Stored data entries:
■ ■ ■ ■

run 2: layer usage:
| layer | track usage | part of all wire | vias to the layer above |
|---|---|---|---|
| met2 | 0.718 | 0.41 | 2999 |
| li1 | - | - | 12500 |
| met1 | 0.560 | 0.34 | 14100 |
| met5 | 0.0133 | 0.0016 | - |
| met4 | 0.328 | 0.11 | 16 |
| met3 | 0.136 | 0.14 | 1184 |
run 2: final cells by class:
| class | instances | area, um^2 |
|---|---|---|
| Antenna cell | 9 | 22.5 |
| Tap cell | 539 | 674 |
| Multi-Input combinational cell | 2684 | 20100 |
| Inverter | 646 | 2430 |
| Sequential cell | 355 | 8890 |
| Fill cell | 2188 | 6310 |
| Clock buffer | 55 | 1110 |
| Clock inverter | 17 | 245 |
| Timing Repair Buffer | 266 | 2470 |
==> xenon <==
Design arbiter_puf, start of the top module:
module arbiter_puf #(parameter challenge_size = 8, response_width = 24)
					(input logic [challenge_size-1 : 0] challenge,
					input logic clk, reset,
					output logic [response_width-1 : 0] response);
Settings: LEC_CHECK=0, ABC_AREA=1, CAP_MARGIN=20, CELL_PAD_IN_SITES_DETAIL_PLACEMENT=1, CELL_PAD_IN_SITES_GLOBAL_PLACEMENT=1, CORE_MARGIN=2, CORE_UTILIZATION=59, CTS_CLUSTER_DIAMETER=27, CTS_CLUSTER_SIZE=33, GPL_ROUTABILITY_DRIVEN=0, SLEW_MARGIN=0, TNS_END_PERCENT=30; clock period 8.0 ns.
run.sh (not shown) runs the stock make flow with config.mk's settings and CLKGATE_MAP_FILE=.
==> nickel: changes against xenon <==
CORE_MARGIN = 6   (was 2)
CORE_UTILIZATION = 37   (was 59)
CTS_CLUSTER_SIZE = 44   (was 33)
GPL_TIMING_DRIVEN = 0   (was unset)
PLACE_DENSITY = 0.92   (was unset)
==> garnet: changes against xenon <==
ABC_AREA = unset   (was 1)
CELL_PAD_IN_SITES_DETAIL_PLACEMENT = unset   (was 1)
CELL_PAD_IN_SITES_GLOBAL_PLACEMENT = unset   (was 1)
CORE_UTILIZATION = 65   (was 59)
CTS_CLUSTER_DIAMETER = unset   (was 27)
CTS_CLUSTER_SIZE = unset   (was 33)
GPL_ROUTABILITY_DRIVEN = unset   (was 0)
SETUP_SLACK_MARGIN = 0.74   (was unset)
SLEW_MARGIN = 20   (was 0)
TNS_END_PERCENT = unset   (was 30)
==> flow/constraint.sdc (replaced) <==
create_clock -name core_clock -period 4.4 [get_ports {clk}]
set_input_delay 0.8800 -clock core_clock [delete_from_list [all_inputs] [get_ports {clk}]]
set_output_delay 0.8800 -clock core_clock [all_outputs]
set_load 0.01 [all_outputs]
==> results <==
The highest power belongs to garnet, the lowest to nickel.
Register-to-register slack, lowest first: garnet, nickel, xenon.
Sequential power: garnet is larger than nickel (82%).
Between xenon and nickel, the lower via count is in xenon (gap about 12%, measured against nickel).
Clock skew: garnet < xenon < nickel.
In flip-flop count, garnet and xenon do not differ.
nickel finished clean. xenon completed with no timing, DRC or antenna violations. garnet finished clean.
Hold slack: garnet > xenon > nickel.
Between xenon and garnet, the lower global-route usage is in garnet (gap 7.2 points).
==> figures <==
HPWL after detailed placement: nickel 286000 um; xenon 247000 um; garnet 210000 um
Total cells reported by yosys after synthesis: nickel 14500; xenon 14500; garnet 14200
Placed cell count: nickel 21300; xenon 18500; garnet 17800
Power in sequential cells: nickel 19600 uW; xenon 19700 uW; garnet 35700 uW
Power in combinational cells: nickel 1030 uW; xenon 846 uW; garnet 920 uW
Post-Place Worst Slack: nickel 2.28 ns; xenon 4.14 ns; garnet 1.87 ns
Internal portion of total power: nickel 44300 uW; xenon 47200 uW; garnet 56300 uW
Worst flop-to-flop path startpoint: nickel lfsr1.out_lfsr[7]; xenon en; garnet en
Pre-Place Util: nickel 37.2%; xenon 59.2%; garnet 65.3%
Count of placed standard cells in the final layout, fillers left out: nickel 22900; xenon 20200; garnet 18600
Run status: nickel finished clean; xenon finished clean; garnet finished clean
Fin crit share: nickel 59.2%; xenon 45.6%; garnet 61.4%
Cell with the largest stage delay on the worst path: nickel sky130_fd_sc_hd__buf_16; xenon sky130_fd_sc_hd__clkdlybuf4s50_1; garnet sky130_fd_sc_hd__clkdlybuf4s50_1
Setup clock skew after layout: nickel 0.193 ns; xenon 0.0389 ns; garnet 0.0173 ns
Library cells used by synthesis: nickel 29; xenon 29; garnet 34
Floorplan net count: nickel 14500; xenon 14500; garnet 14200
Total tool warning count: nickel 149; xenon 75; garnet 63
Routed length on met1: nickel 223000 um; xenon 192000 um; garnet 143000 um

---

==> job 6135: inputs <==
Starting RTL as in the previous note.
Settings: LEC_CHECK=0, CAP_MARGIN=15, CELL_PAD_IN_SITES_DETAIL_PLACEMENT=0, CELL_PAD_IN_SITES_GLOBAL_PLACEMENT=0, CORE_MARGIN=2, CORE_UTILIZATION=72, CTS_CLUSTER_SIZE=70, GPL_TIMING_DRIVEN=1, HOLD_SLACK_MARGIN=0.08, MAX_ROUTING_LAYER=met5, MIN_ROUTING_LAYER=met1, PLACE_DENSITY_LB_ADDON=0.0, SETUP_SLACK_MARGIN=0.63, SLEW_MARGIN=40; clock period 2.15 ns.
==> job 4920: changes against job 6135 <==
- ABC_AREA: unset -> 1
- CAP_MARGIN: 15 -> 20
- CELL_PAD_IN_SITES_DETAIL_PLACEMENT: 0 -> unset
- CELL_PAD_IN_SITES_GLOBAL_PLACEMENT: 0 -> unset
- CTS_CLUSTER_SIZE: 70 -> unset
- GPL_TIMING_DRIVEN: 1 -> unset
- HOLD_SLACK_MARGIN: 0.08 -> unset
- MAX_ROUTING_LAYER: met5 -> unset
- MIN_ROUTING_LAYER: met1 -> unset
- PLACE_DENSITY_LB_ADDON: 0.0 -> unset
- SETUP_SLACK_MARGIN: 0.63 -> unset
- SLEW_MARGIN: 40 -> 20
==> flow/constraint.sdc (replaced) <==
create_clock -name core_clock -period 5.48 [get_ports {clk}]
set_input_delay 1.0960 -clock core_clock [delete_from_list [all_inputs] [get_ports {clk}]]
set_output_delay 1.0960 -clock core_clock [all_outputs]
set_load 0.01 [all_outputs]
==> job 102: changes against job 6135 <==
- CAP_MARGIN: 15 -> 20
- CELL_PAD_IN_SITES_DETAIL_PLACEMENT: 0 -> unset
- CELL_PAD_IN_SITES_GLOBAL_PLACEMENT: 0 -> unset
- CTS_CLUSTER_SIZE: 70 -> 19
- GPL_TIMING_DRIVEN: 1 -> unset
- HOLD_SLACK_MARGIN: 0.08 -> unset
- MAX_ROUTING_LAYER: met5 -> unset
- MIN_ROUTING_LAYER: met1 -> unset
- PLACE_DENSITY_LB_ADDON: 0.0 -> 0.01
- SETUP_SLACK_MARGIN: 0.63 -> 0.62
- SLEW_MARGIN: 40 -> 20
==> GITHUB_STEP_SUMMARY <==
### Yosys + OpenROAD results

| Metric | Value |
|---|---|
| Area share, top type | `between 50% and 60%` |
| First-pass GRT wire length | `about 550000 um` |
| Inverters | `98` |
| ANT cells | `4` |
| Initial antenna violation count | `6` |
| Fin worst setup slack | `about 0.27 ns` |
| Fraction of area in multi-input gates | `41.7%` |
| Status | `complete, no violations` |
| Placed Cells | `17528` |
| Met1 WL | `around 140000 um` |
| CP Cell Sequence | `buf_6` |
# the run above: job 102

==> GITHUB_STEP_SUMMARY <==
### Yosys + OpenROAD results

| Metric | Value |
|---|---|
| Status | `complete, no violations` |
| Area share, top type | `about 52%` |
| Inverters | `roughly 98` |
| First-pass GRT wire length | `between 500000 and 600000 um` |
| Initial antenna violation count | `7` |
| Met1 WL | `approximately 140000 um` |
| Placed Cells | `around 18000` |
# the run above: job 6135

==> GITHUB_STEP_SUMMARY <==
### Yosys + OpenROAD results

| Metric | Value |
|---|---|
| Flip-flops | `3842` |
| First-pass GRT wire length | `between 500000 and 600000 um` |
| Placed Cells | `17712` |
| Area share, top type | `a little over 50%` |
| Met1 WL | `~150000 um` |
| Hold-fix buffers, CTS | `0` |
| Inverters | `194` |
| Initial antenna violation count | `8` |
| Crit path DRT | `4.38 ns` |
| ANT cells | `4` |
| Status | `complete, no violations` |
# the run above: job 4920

■ ■ ■ ■

# Your instructions
Looking back over the data above, restate word for word the lines that begin at the line with "SETUP_SLACK_MARGIN = 0.74" and end at the line with "The highest power", inclusive.

# Exercise answer
SETUP_SLACK_MARGIN = 0.74   (was unset)
SLEW_MARGIN = 20   (was 0)
TNS_END_PERCENT = unset   (was 30)
==> flow/constraint.sdc (replaced) <==
create_clock -name core_clock -period 4.4 [get_ports {clk}]
set_input_delay 0.8800 -clock core_clock [delete_from_list [all_inputs] [get_ports {clk}]]
set_output_delay 0.8800 -clock core_clock [all_outputs]
set_load 0.01 [all_outputs]
==> results <==
The highest power belongs to garnet, the lowest to nickel.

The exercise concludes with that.